A recent post described preliminary integration of the Molecular Materials Informatics toolkit with KNIME. Further to that objective, some more developments are coming through within the toolkit itself, being used independently of any third party tools: in particular, a way to execute pre-existing workflows with the benefit of a visual interface.
First of all, there is still no user interface for actually editing the workflow files that are used by the toolkit’s pipelining infrastructure. For the moment the only way to design an operation-based workflow for streaming cheminformatics tables from one node to the next is to edit the raw XML file with a text editor, a process that looks something like this:
Obviously this is acceptable only for programmers, and ideally only the subset of them who are intimately familiar with the underlying source code. However, this is not quite as much of a limitation as it may seem, since this workflow system was always intended to be used repeatedly, i.e. design a workflow script to turn A into B, using some collection of steps strung together, and then re-run the script on the same source data or anything else that it applies to. These workflow scripts can be created by an expert, and distributed or customised as necessary.
Scenarios that spring to mind are tasks like washing structures, removing duplicates, calculating properties, sorting, etc. These are very routine tasks in cheminformatics – routine in the sense that they need to be run frequently – but there are so many details that vary depending on circumstances that it is not always straightforward. Being able to easily tailor a specific action sequence involving a series of algorithms, each with its own parameters, is necessary to avoid a lot of manual tedium, and also excellent for repeatability (because if you keep the workflow definition and the original file, you don’t need to remember what you did to it).
A single workflow definition consists of a list of nodes, each one of which invokes a well defined operation, which corresponds to one of the underlying Java classes that conforms to the protocol.
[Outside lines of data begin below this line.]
==> src/rtl/rlbp_pkg.sv <==
// Shared types and constants for the RLBP Wishbone command master.
// Holds the command record, FSM state encoding and RLBP register offsets.
package rlbp_pkg;

  localparam logic [31:0] RLBP_BASE = 32'h3000_0000;

  localparam logic [7:0] CE_D1      = 8'd32;
  localparam logic [7:0] CE_D2      = 8'd36;
  localparam logic [7:0] CE_D3      = 8'd40;
  localparam logic [7:0] GPIO_START = 8'd44;
  localparam logic [7:0] LA_START   = 8'd48;
  localparam logic [7:0] DATA_IN    = 8'd52;
  localparam logic [7:0] DATA_SEL   = 8'd54;
  localparam logic [7:0] D          = 8'd58;
  localparam logic [7:0] DATA_OUT   = 8'd62;

  typedef enum logic [1:0] {
    IDLE = 2'd0,
    REQ  = 2'd1,
    GAP  = 2'd2,
    RESP = 2'd3
  } state_t;

  typedef struct packed {
    logic        we;
    logic [7:0]  off;
    logic [3:0]  sel;
    logic [31:0] data;
  } rlbp_cmd_t;

  localparam int unsigned CMD_W = $bits(rlbp_cmd_t);

endpackage

==> src/rtl/rlbp_cmd_fifo.sv <==
// Synchronous command queue; head is read from the registered read pointer.
// DEPTH must be a power of two and at least 2.
module rlbp_cmd_fifo
  import rlbp_pkg::*;
#(
  parameter int unsigned DEPTH = 4
) (
  input  logic      clk,
  input  logic      rst,
  input  logic      push,
  input  rlbp_cmd_t push_data,
  input  logic      pop,
  output rlbp_cmd_t head,
  output logic      full,
  output logic      empty
);

  localparam int unsigned PTR_W = $clog2(DEPTH);
  localparam int unsigned CNT_W = PTR_W + 1;

  rlbp_cmd_t         mem_q [DEPTH];
  rlbp_cmd_t         mem_d [DEPTH];
  logic [PTR_W-1:0]  wr_ptr_q, wr_ptr_d;
  logic [PTR_W-1:0]  rd_ptr_q, rd_ptr_d;
  logic [CNT_W-1:0]  count_q, count_d;
  logic              push_en;
  logic              pop_en;

  // Push is refused while full even if a pop happens in the same cycle.
  assign full    = (count_q == CNT_W'(DEPTH));
  assign empty   = (count_q == '0);
  assign push_en = push && !full;
  assign pop_en  = pop && !empty;
  assign head    = mem_q[rd_ptr_q];

  always_comb begin
    mem_d    = mem_q;
    wr_ptr_d = wr_ptr_q;
    rd_ptr_d = rd_ptr_q;
    count_d  = count_q + CNT_W'(push_en) - CNT_W'(pop_en);
    if (push_en) begin
      mem_d[wr_ptr_q] = push_data;
      wr_ptr_d        = wr_ptr_q + PTR_W'(1);
    end
    if (pop_en) begin
      rd_ptr_d = rd_ptr_q + PTR_W'(1);
    end
  end

  always_ff @(posedge clk) begin
    if (rst) begin
      wr_ptr_q <= '0;
      rd_ptr_q <= '0;
      count_q  <= '0;
    end else begin
      wr_ptr_q <= wr_ptr_d;
      rd_ptr_q <= rd_ptr_d;
      count_q  <= count_d;
    end
  end

  // Storage needs no reset: occupancy is tracked by the pointers.
  always_ff @(posedge clk) begin
    mem_q <= mem_d;
  end

endmodule

==> src/rtl/rlbp_wb_cmd_master.sv <==
// Wishbone classic initiator issuing queued register commands into the RLBP
// window and returning read data or a timeout error via a valid/ready port.
module rlbp_wb_cmd_master
  import rlbp_pkg::*;
#(
  parameter logic [31:0] ADDR_BASE  = RLBP_BASE,
  parameter int unsigned TIMEOUT    = 255,
  parameter int unsigned FIFO_DEPTH = 4
) (
  input  logic        clk,
  input  logic        rst,
  input  logic        cmd_valid,
  output logic        cmd_ready,
  input  logic        cmd_we,
  input  logic [7:0]  cmd_off,
  input  logic [3:0]  cmd_sel,
  input  logic [31:0] cmd_data,
  output logic        rsp_valid,
  input  logic        rsp_ready,
  output logic [31:0] rsp_data,
  output logic        rsp_err,
  output logic        busy,
  output logic        wbm_cyc_o,
  output logic        wbm_stb_o,
  output logic        wbm_we_o,
  output logic [3:0]  wbm_sel_o,
  output logic [31:0] wbm_adr_o,
  output logic [31:0] wbm_dat_o,
  input  logic        wbm_ack_i,
  input  logic [31:0] wbm_dat_i
);

  localparam int unsigned      CNT_W    = $clog2(TIMEOUT + 1);
  localparam logic [CNT_W-1:0] CNT_LAST = CNT_W'(TIMEOUT - 1);
  localparam logic [CNT_W-1:0] CNT_MAX  = CNT_W'(TIMEOUT);

  state_t            state_q, state_d;
  logic [CNT_W-1:0]  cnt_q, cnt_d;
  logic              cyc_q, cyc_d;
  logic              stb_q, stb_d;
  logic              we_q, we_d;
  logic [3:0]        sel_q, sel_d;
  logic [31:0]       adr_q, adr_d;
  logic [31:0]       dat_q, dat_d;
  logic              rsp_valid_q, rsp_valid_d;
  logic [31:0]       rsp_data_q, rsp_data_d;
  logic              rsp_err_q, rsp_err_d;

  rlbp_cmd_t         push_cmd;
  rlbp_cmd_t         head;
  logic              fifo_full;
  logic              fifo_empty;
  logic              pop;

  assign push_cmd = '{we: cmd_we, off: cmd_off, sel: cmd_sel, data: cmd_data};

  rlbp_cmd_fifo #(
    .DEPTH (FIFO_DEPTH)
  ) u_fifo (
    .clk       (clk),
    .rst       (rst),
    .push      (cmd_valid),
    .push_data (push_cmd),
    .pop       (pop),
    .head      (head),
    .full      (fifo_full),
    .empty     (fifo_empty)
  );

  assign cmd_ready = !fifo_full;
  assign busy      = !fifo_empty || (state_q != IDLE);

  assign wbm_cyc_o = cyc_q;
  assign wbm_stb_o = stb_q;
  assign wbm_we_o  = we_q;
  assign wbm_sel_o = sel_q;
  assign wbm_adr_o = adr_q;
  assign wbm_dat_o = dat_q;
  assign rsp_valid = rsp_valid_q;
  assign rsp_data  = rsp_data_q;
  assign rsp_err   = rsp_err_q;

  // Next-state and registered-output logic.
  always_comb begin
    state_d     = state_q;
    cnt_d       = cnt_q;
    cyc_d       = cyc_q;
    stb_d       = stb_q;
    we_d        = we_q;
    sel_d       = sel_q;
    adr_d       = adr_q;
    dat_d       = dat_q;
    rsp_valid_d = rsp_valid_q;
    rsp_data_d  = rsp_data_q;
    rsp_err_d   = rsp_err_q;
    pop         = 1'b0;

    unique case (state_q)
      IDLE: begin
        if (!fifo_empty) begin
          pop     = 1'b1;
          adr_d   = {ADDR_BASE[31:8], head.off};
          we_d    = head.we;
          sel_d   = head.sel;
          dat_d   = head.data;
          cyc_d   = 1'b1;
          stb_d   = 1'b1;
          cnt_d   = '0;
          state_d = REQ;
        end
      end
      REQ: begin
        cnt_d = (cnt_q == CNT_MAX) ? cnt_q : cnt_q + CNT_W'(1);
        // Ack takes priority over a coincident timeout.
        if (wbm_ack_i) begin
          rsp_data_d = we_q ? 32'h0 : wbm_dat_i;
          rsp_err_d  = 1'b0;
          cyc_d      = 1'b0;
          stb_d      = 1'b0;
          state_d    = GAP;
        end else if (cnt_q == CNT_LAST) begin
          rsp_data_d = 32'h0;
          rsp_err_d  = 1'b1;
          cyc_d      = 1'b0;
          stb_d      = 1'b0;
          state_d    = GAP;
        end
      end
      GAP: begin
        // One dead cycle swallows the slave's trailing ack.
        rsp_valid_d = 1'b1;
        state_d     = RESP;
      end
      RESP: begin
        if (rsp_ready) begin
          rsp_valid_d = 1'b0;
          state_d     = IDLE;
        end
      end
      default: state_d = IDLE;
    endcase
  end

  always_ff @(posedge clk) begin
    if (rst) begin
      state_q     <= IDLE;
      cnt_q       <= '0;
      cyc_q       <= 1'b0;
      stb_q       <= 1'b0;
      we_q        <= 1'b0;
      sel_q       <= '0;
      adr_q       <= '0;
      dat_q       <= '0;
      rsp_valid_q <= 1'b0;
      rsp_data_q  <= '0;
      rsp_err_q   <= 1'b0;
    end else begin
      state_q     <= state_d;
      cnt_q       <= cnt_d;
      cyc_q       <= cyc_d;
      stb_q       <= stb_d;
      we_q        <= we_d;
      sel_q       <= sel_d;
      adr_q       <= adr_d;
      dat_q       <= dat_d;
      rsp_valid_q <= rsp_valid_d;
      rsp_data_q  <= rsp_data_d;
      rsp_err_q   <= rsp_err_d;
    end
  end

endmodule

==> config.mk <==
export PLATFORM = sky130hd
export DESIGN_NAME = rlbp_wb_cmd_master
export DESIGN_NICKNAME = d
export VERILOG_FILES = /design/src/rtl/rlbp_pkg.sv /design/src/rtl/rlbp_cmd_fifo.sv /design/src/rtl/rlbp_wb_cmd_master.sv
export SDC_FILE = /design/constraint.sdc
export NUM_CORES = 1
export LEC_CHECK = 0
export BUFFER_PORTS_ARGS = -buffer_cell sky130_fd_sc_hd__buf_4
export CORE_UTILIZATION = 62
export CTS_BUF_LIST = sky130_fd_sc_hd__clkbuf_4 sky130_fd_sc_hd__clkbuf_8
export CTS_CLUSTER_SIZE = 30
export DETAILED_ROUTE_END_ITERATION = 12
export PLACE_DENSITY = 0.94
export SLEW_MARGIN = 20
export SYNTH_ARGS = -nofsm -noshare
export SYNTH_HDL_FRONTEND = slang
export SYNTH_SLANG_ARGS = --single-unit
==> constraint.sdc <==
create_clock -name clk -period 3.98 [get_ports clk]
set_clock_uncertainty 0.1 [all_clocks]
set_input_delay 0.199 -clock clk [delete_from_list [all_inputs] [get_ports clk]]
set_output_delay 0.199 -clock clk [all_outputs]
set_load 0.005 [all_outputs]
==> results of run 1 <==
[metal layers]
| layer | global-route usage | up-vias | share of wire | wire length (µm) |
|---|---|---|---|---|
| li1 | - | 2958 | - | - |
| met1 | 0.386 | 3342 | 0.36 | 9300 |
| met2 | 0.515 | 508 | 0.50 | 13100 |
| met3 | 0.0640 | 94 | 0.098 | 2570 |
| met4 | 0.148 | 0 | 0.044 | 1150 |
| met5 | 0 | - | 0 | 0 |
[flip-flops by register name, summed over array words and instances, names as in the netlist]
register,cells
u_fifo.count_q,3
u_fifo.wr_ptr_q,2
u_fifo.mem_q,180
cnt_q,8
wbm_dat_o,32
rsp_err,1
wbm_stb_o,1
u_fifo.rd_ptr_q,2
rsp_valid,1
wbm_sel_o,4
wbm_we_o,1
state_q,2
wbm_adr_o,9
rsp_data,32
[logic make-up (layout without fill, tap and decap cells)]
kind of cell / count (synthesis) / count (layout) / synth area share
AOI/OAI and AO/OA: 105 / 105 / 0.0675
and+or+nand+nor: 140 / 140 / 0.0607
other: 1 / 22 / 0.000362
adders and majority gates: 14 / 14 / 0.0177
xor gates and xnor gates: 5 / 5 / 0.00423
buffers and inverters: 73 / 345 / 0.0370
muxes: 48 / 48 / 0.101
DFF: 278 / 278 / 0.712
[area by class of cell]
class / instances / area (µm²) / share of cell area
Tap cell: 216 / 270 / 0.0202
Sequential cell: 278 / 7370 / 0.551
Clock buffer: 65 / 801 / 0.0598
Multi-Input combinational cell: 334 / 2700 / 0.201
Inverter: 15 / 57.6 / 0.00430
Clock inverter: 14 / 98.8 / 0.00738
Timing Repair Buffer: 251 / 2090 / 0.156
[worst paths after layout]
kind	start	to	cells after the start
setup / recovery	u_fifo.count_q[1]$_SDFF_PP0_	u_fifo.mem_q[78]$_DFFE_PP_	4
hold / removal	rst	u_fifo.rd_ptr_q[0]$_SDFFE_PP0P_	2
setup reg to reg	u_fifo.count_q[1]$_SDFF_PP0_	u_fifo.mem_q[78]$_DFFE_PP_	4
hold reg to reg	wbm_dat_o[8]$_SDFFE_PP0P_	wbm_dat_o[8]$_SDFFE_PP0P_	2
[cells in the final DEF (no fill, tap or decap), types with 2 or more instances in the layout]
cell type	n
dfxtp_1	96
ha_1	13
dlygate4sd3_1	79
mux2i_1	3
conb_1	22
clkinv_1	3
edfxtp_1	180
xnor2_1	4
inv_1	13
nor2_1	10
clkinv_2	9
nor2b_1	4
clkbuf_4	15
nand3_1	4
mux4_2	45
nor3_1	3
or4_1	5
o21ai_0	6
o211a_1	2
a22o_1	32
and2_4	3
o31ai_1	4
inv_6	2
buf_4	171
a21oi_1	55
nand2_1	102
clkbuf_8	50
[synthesized netlist by cell type (5+ instances only)]
cell      instances
a21oi_1          56
a22o_1           32
buf_2             8
buf_4            26
clkbuf_1         23
dfxtp_1          98
edfxtp_1        180
ha_1             13
inv_1            13
mux4_2           45
nand2_1         102
nor2_1           10
o21ai_0           6
or4_1             5
[stage by stage]
stage | setup slack, ns | instances | total power [W] | util
3_3_place_gp | 1.59 | 1014 | 0.00596 | 0.725
3_5_place_dp | 1.47 | 1015 | 0.00610 | 0.726
4_1_cts | 1.45 | 1173 | 0.00864 | 0.831
5_1_grt | 1.38 | 1173 | 0.00909 | 0.831
2_1_floorplan | 1.51 | 685 | 0.00521 | -
6_report | 1.46 | 1173 | 0.00875 | 0.831
[power by group]
part	total, W	switching [W]	internal [W]
combinational	0.00226	0.00119	0.00107
sequential	0.00396	0.000387	0.00358
clock	0.00253	0.00117	0.00136
[worst max-delay path, delay by kind of cell (launching register included)]
family / cells / cell delay [ns]
buffers and inverters: 1 / 0.46
and+or+nand+nor: 2 / 0.70
DFF: 1 / 0.49
AOI/OAI and AO/OA: 1 / 0.40
==> metrics.md, run 1 <==
| Metric | Value |
|---|---|
| # clock sinks | ~280 |
| Final Hold Vio Count | 0 |
| Via Count | around 6900 |
| RSZ-0062 raised after global routing | no |
| ANT cells | 0 |
| Layout area overhead | 29.4% |
| Post-CTS Setup Bufs | 0 |
| Final slew viol count | 0 |
| Grt ovf | 0 |
| Residual DRC | 0 |
| Gpl congestion | around 0.78 |
| Final wirelength | around 26 mm |
| Routed vias/inst | just under 6 |
| Highest net fanout along the worst path | 27 |
| Chip Width | 131 µm |
| Worst EP arrival | ~2.6 ns |
| 1st-pass router iterations | 5 |
| PwrDens | approximately 650 nW/µm² |
| Die H | ~130 µm |
| Synth Cell Area | 10300 µm² |
| Layout cells sized above 1 | 0.324 |
| Sequential fraction of the synthesis area | 0.712 |
| Leak | ~5.1 nW |
| Status | completed |
| Syn Inst Count | around 660 |
| Kind of critical path | reg2reg |
| Slew HR | 0.369 |
| Die ar. | ~17000 µm² |
| Ports | ~190 |
| Startpoint Class | flip-flop |
| Clock slew seen by the registers of the worst setup and hold paths | 0.06 ns |
| Min Hold Slack | 0.115 ns |
| Worst-margin pin slew | between 0.9 and 1 ns |
| Final worst path period share | 0.633 |
| Largest cells by area after synthesis | edfxtp_1 (52%), dfxtp_1 (19%), mux4_2 (9.8%), nand2_1 (3.7%), a21oi_1 (2.7%) |
| Slowest-stage cell, CP | and2_2 |
| HP Class | in2reg |
| CORE AREA | around 16000 µm² |
| Clk_lat worst skew | 0.56 ns |
| Max-cap viol count | 0 |
| # port buffers | between 150 and 200 |
| Number of synthesized flops with an enable pin | 180 |
| Hold buffer count at cts | 79 |
| Setup total negative slack | 0 ns |
| DRT antenna net count | 0 |
| Initial Utilization | 0.642 |
| Seq cells post-synth | 278 |
| CP Cell Sequence | nor2_1 -> a21boi_2 -> and2_2 -> buf_4 |
| Final-layout fill cell count | a little over 700 |
| Initial antenna violation count | 0 |
| Synth top area share | 0.522 |
| CTS Buffer Depth | 3 |
| First-pass GRT wire length | around 40 mm |
| Number of distinct library cells after synthesis | 40 |
| Vias in the first global route | slightly above 7000 |
| CTS Buf Count | 43 |
| DP HPWL | between 10 and 15 mm |
| Drt wl/cell | ~22 µm |
| Final instance area | approximately 13000 µm² |
| Post-Place Cell Area | between 10000 and 15000 µm² |
| Peak VDD IR | 0.514 mV |
| Async S/R FF share, synth | 0 |
| H-tree lvl count | 2 |
| Final setup viols | 0 |
| Ys flop type | edfxtp_1 |
| Largest area contributor in the netlist | edfxtp_1 |
| CTS tree | done |
| Initial drt markers | around 500 |
| Resized Gates After CTS | 0 |
| Mean post-synth cell area | between 15 and 20 µm² |
| Req. time, crit path | approximately 4 ns |
| YS warnings | 0 |
| R2R setup slack | ~1.5 ns |
| Clock root buffer master | clkbuf_8 |
| GRT Total Usage | 0.308 |
| Fmax achieved | approximately 0.40 GHz |
| Crit-path max cell delay | between 0.5 and 0.6 ns |
| Row cnt | 46 |
| Worst setup EP type | flip-flop |
| NumNets Final | roughly 1000 |
| Minimum clock period | approximately 2.5 ns |
| Largest net degree at the start of global routing | 63 |
No activity file was read; power rests on OpenSTA's default activity.
==> run 2, diff against run 1 <==
CORE_UTILIZATION = 52   (was 62)
PLACE_DENSITY = 0.84   (was 0.94)
clock period = 2.3 ns   (was 3.98 ns; I/O delays follow)
==> run 2 against run 1 <==
Non-clock buffer count rose by 14; largest power group unchanged; core utilization fell by 13 points; via count fell by 5.9%; combinational power rose by 77%.
==> metrics.md, run 2 (synthesized netlist as in run 1, its figures left out) <==
| Metric | Value |
|---|---|
| Status | completed |
| Crit. path cell count | 10 (+6) |
| HP Class | in2reg |
| GRT Total Usage | 0.225 (-0.0835) |
| Final-layout fill cell count | 1245 (+76%) |
| # clock sinks | 278 (unchanged) |
| FF-to-FF Start | state_q[0]$_SDFFE_PP0P_ |
| CTS tree | done |
| Final setup margin | 0.162 ns (-1.30 ns) |
| PwrDens | 1080 nW/µm² (+66%) |
| Worst setup EP type | flip-flop |
| DP HPWL | 13.2 mm (-3.3%) |
| RSZ-0062 raised after global routing | no |
| Routed vias/inst | 5.25 (-11%) |
| Layout area overhead | 31.3% |
| Leak | 5.13 nW (+1.3%) |
| Gpl congestion | 0.818 (+5.5%) |
| Worst reg2reg endpoint | u_fifo.count_q[2]$_SDFF_PP0_ |
| First-pass GRT wire length | 34.3 mm (-14%) |
| Register-to-Register Path Depth | 10 (+6) |
| Crit. Startpoint | state_q[0]$_SDFFE_PP0P_ |
| Final wirelength | 22.5 mm (-14%) |
| Ports | 189 (unchanged) |
| Clock slew seen by the registers of the worst setup and hold paths | 0.06 ns (about the same) |
| Top reg by flops | u_fifo.mem_q |
| Worst path top cell family by delay | adder cells |
| Peak VDD IR | 0.795 mV (+55%) |
| Req. time, crit path | 2.61 ns (-1.47 ns) |
| Row cnt | 51 (+11%) |
| DRT met1 WL | 8.59 mm (-7.7%) |
| CP bufs+invs | 3 (+2) |
| CORE AREA | 19500 µm² (+21%) |
| Met2 wire length | 11.8 mm (-9.6%) |
| Max-cap viol count | 0 (unchanged) |
| Minimum clock period | 2.14 ns (-0.380 ns) |
| CTS Buffer Depth | 3 (unchanged) |
| Die ar. | 20500 µm² (+19%) |
| Clock root buffer master | clkbuf_8 |
| Power Total | 0.0147 W (+68%) |
| DRT antenna net count | 0 (unchanged) |
| Grt ovf | 0 (unchanged) |
| # port buffers | 166 (unchanged) |
| Max FFs per register | 180 (unchanged) |
| Slowest-stage cell, CP | fa_1 |
| Clk_lat worst skew | 0.56 ns (about the same) |
| WL met3 | 1.74 mm (-32%) |
| Final setup viols | 0 (unchanged) |
| Initial antenna violation count | 2 (+2) |
| CTS Buf Count | 43 (unchanged) |
| Core Util, Final | 0.698 (-0.132) |
| CP Cell Sequence | inv_1 -> ha_2 -> o31ai_4 -> inv_2 -> ha_1 -> inv_1 -> ha_1 -> fa_1 -> xnor2_1 -> nor2_1 |
| Post-Place Cell Area | 11900 µm² (+1.9%) |
| Die H | 143 µm (+9.1%) |
| Via Count | 6494 (-5.9%) |
| R2R setup slack | 0.16 ns (-1.30 ns) |
| Final instance area | 13600 µm² (+1.5%) |
| Slew HR | 0.614 (+0.245) |
| NumNets Final | 1033 (+1.4%) |
| Chip Width | 143 µm (+9.1%) |
| Post-CTS Setup Bufs | 0 (unchanged) |
| Vias in the first global route | 6561 (-7.3%) |
| Highest net fanout along the worst path | 4 (-85%) |
| Residual DRC | 0 (unchanged) |
| Worst EP arrival | 2.45 ns (-0.17 ns) |
| Final slew viol count | 0 (unchanged) |
| Final worst path period share | 0.929 (+0.297) |
| Setup total negative slack | 0 ns (unchanged) |
| Layout cells sized above 1 | 0.332 (+0.00769) |
| H-tree lvl count | 2 (unchanged) |
| Final Hold Vio Count | 0 (unchanged) |
| Startpoint Class | flip-flop |
| Commonest non-fill, non-tap cell in the layout | edfxtp_1 |
| Fmax achieved | 0.468 GHz (+18%) |
| Initial drt markers | 364 (-28%) |
| Most frequent cells in the layout | edfxtp_1 (180), buf_4 (179), nand2_1 (102) |
| Crit-path max cell delay | 0.38 ns (-0.20 ns) |
| 1st-pass router iterations | 5 (unchanged) |
| Crit path capture | u_fifo.count_q[2]$_SDFF_PP0_ |
| Pre-CTS setup slack | 0.167 ns (-1.31 ns) |
| Top routing layer in use | met4 |
| Kind of critical path | reg2reg |
| Worst-margin pin slew | 0.579 ns (-0.367 ns) |
| Drt wl/cell | 18.2 µm (-18%) |
| Initial Utilization | 0.532 (-0.110) |
| Largest net degree at the start of global routing | 51 (-19%) |
==> run 2: cell count changes in the layout (fill, tap and decap cells not counted), sizes merged <==
cell / change
clkinvlp: +1
diode: +2
clkinv: +7
clkbuf: -8
buf: +13
dlygate4sd3: +1
==> run 2: cell type report <==
cell class                 instances  area (µm²)  area share
antenna                            2        5.00    0.000368
clock buffer                      57         728      0.0536
clock inverter                    22         138      0.0101
inverter                          15        57.6     0.00423
multi-input combinational        334        2700       0.198
sequential                       278        7370       0.542
tap                              265         332      0.0244
timing repair buffer             265        2260       0.167
==> run 2: repair_timing <==
item                                    4_1_cts  5_1_grt
resized for setup                             0        0
hold buffers                                 80        0
hold endpoints to repair                    237        0
endpoints found under the setup margin        0        0
==> run 2: power by group <==
| group | internal [W] | switching (W) | total [W] |
|---|---|---|---|
| clock | 0.00220 | 0.00188 | 0.00408 |
| combinational | 0.00192 | 0.00207 | 0.00399 |
| sequential | 0.00618 | 0.000447 | 0.00663 |
==> run 2: worst min-delay path by stage <==
stage	from	to	slack, ns	cells past startpoint
CTS	cmd_valid	u_fifo.wr_ptr_q[0]$_SDFFE_PP0P_	0.002	4
detailed placement	cmd_data[20]	u_fifo.mem_q[65]$_DFFE_PP_	0.22	1
finish	cmd_valid	u_fifo.wr_ptr_q[0]$_SDFFE_PP0P_	0.03	4
global placement	cmd_data[20]	u_fifo.mem_q[65]$_DFFE_PP_	0.22	1
global route	cmd_valid	u_fifo.wr_ptr_q[0]$_SDFFE_PP0P_	0.06	4
floorplan	cmd_data[0]	u_fifo.mem_q[0]$_DFFE_PP_	0.11	0
==> run 2: worst min-delay path, delay by kind of cell <==
kind                      cells  cell delay (ns)
AOI/OAI and AO/OA             1             0.20
and+or+nand+nor               1             0.04
xor gates and xnor gates      1             0.15
buffers and inverters         1             0.11
==> run 2: metrics by stage <==
step,std cells,hold slack (ns)
floorplan,685,0.114
global placement,1077,0.217
detailed placement,1077,0.219
CTS,1236,0.00191
global route,1238,0.0640
finish,1238,0.0318
==> run 2: routing by layer <==
metal / vias up / GRT usage
li1: 2996 / -
met2: 274 / 0.410
met4: 0 / 0.0690
met5: - / 0
met1: 3186 / 0.260
met3: 38 / 0.0547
These can either be core operations, or anything else that got lumped into the classpath. The nodes are connected together by input/output ports, in a manner that is familiar to any other pipelining software.
There is a special section at the beginning of the XML specification for metadata, and of particular interest are global parameters: these are intended to be provided by the user at runtime, rather than being encoded into the workflow itself. The most common use of these parameters will be things like filenames for input/output, and various configuration options, or in some cases higher order objects (e.g. a molecule to rank similarity to). In a simple contrived example, the file wash.workflow defines two global parameters:
Both Input File and Output File can be specified by the user, in this simple preparation dialog box. They can also be provided using the command line, which either becomes the default option (visual) or the final parameter (when running non-interactively).
Hitting the Execute button brings up a moderately detailed view into what is going on in the workflow:
It may not yet be the most beautiful progress screen, but it informs us that the workflow is made up of 5 nodes, and provides information about how much work each one has done so far. Since this is a true-streaming infrastructure, and most of the operation types are non-blocking, it means that in simple workflows like this one, all of the nodes are running simultaneously. Whenever the supply vs. demand is not perfectly balanced, one or more of the nodes are sitting around waiting to be fed, or waiting for their output buffers to become unblocked.
In the above example, there are two nodes that generate final output content: one of them writes the molecules that have been parsed & washed during the previous steps. When the node is completed, the output file can be launched and viewed on the desktop – in this case, using the XMDS app, which is the default viewer for datasheets:
The honeycomb operation is slightly different, because rather than outputting or writing a molecular datasheet – the universal datatype in this software stack – it creates a vector graphics instance, which is essentially a recipe for converting lines, shapes, text, etc., into some format that can be consumed by presentation software. Clicking on its button brings up a preview:
The preview dialog allows the content to be saved in various different formats, 3 of them vector graphics (PDF, SVG, EPS) and one bitmap (PNG).
At the present time, the core Molecular Materials Informatics toolkit is not actually available as a product – you can’t go to a store and buy it – but like all works in progress, there is a roadmap with plenty of milestones, including imminent use by some of my regular collaborators. Because the toolkit is written in Java, it means it can run on any modern desktop/server platform, and most of the functionality is headless, which means it can provide back-end muscle. The feature set is being tailored so that it complements more readily user-facing tools like various apps (MMDS, GLN, etc.) and XMDS on Mac laptop/desktop workstations: there are various integration techniques in the works.